Come possiamo definire lo Stress?

Accelerazione metabolica psicofisica, con reazione emozionale intensa, che superi lo stato di “tensione”.

Quando si manifesta lo Stress?

Ogni volta che ci si debba adeguare a variazioni considerevoli del mondo esterno (ambientali, sociali, lavorative, familiari, etc.) o del mondo interno (fluttuazioni del tono dell’umore, oscillazione del bioritmo funzionale di organi ed apparati).

Quanti tipi di Stress esistono?

Sostanzialmente due, uno in eccesso e l’altro in difetto, rispettivamente definiti iperstress ed ipostress.

Come è possibile essere stressati in difetto?

Ci dobbiamo rifare alla definizione di stress, data all’inizio. Si parla, infatti, di accelerazione metabolica psicofisica: l’accelerazione, in fisica, indica non un aumento di velocità ma solo una sua variazione, che può avvenire in eccesso o in difetto.
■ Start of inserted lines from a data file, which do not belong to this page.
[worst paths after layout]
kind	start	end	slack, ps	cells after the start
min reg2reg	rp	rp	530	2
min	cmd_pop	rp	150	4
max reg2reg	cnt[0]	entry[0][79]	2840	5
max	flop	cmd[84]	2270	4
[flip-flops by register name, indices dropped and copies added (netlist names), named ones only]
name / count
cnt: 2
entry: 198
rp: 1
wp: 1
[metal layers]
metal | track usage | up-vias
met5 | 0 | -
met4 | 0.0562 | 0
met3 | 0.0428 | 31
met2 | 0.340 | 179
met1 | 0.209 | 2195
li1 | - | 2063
A seguito di ipostress, si genera la noia, pericolosissima perché foriera di assenze motivazionali, responsabili di problematiche impegnative fra cui:

  • quadri depressivi “endogeni”;
  • ricerca di emozioni “forti” attraverso esperienze pericolose.

L’ipertstress, è sempre negativo?

L’iperstress viene vissuto in due modi, a seconda che produca attivazioni positive cui noi riusciamo ad adattarci, oppure stimolazioni che, alla lunga, ci danneggiano. Il primo viene definito eustress (stress positivo), il secondo distress (stress negativo).

Possiamo concludere che, fino a quando riusciamo ad adattarci alle variazioni della vita, produciamo eustress; dal momento in cui cominceremo a subirle, produrremo distress.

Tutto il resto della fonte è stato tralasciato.